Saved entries
>>>

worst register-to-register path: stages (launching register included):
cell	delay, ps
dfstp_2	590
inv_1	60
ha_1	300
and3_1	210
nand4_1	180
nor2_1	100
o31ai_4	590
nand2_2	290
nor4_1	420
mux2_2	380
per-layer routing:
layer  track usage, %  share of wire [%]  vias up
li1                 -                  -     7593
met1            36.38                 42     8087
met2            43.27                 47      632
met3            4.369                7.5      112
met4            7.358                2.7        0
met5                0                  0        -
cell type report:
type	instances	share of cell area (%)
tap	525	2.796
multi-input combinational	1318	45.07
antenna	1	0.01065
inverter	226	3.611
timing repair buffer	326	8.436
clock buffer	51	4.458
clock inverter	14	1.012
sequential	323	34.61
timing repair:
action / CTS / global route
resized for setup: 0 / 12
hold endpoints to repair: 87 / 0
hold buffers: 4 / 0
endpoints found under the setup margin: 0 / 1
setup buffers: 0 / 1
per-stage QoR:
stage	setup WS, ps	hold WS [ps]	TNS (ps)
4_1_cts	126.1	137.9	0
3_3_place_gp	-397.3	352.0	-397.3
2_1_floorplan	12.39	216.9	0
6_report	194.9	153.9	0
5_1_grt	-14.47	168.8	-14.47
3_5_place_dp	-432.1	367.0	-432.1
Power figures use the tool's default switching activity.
### config.mk
export PLATFORM = sky130hd
export DESIGN_NAME = otg_line_control_and_event_registers
export DESIGN_NICKNAME = d
export VERILOG_FILES = /design/src/rtl/otg_regs_pkg.sv /design/src/rtl/line_level_sync.sv /design/src/rtl/otg_line_control_and_event_registers.sv
export SDC_FILE = /design/constraint.sdc
export NUM_CORES = 1
export LEC_CHECK = 0
export BUFFER_PORTS_ARGS = -buffer_cell sky130_fd_sc_hd__buf_2
export CAP_MARGIN = 20
export CORE_MARGIN = 8
export CORE_UTILIZATION = 50
export CTS_CLUSTER_SIZE = 14
export DETAILED_ROUTE_END_ITERATION = 10
export PLACE_DENSITY_LB_ADDON = 0.25
export SYNTH_ARGS = -nofsm -noshare
export SYNTH_HDL_FRONTEND = slang
export SYNTH_HIERARCHICAL = 1
export SYNTH_SLANG_ARGS = --single-unit
### constraint.sdc
create_clock -name core_clk -period 1.8 [get_ports core_clk]
set_clock_uncertainty 0.2 [all_clocks]
set_input_delay 0.18 -clock core_clk [delete_from_list [all_inputs] [get_ports core_clk]]
set_output_delay 0.18 -clock core_clk [all_outputs]
set_load 0.03 [all_outputs]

<<<

**THE PROBLEM:**
Only lines with the word "repair" count here; copy every one from the records.

**PROBLEM SOLUTION:**
timing repair buffer	326	8.436
timing repair:
hold endpoints to repair: 87 / 0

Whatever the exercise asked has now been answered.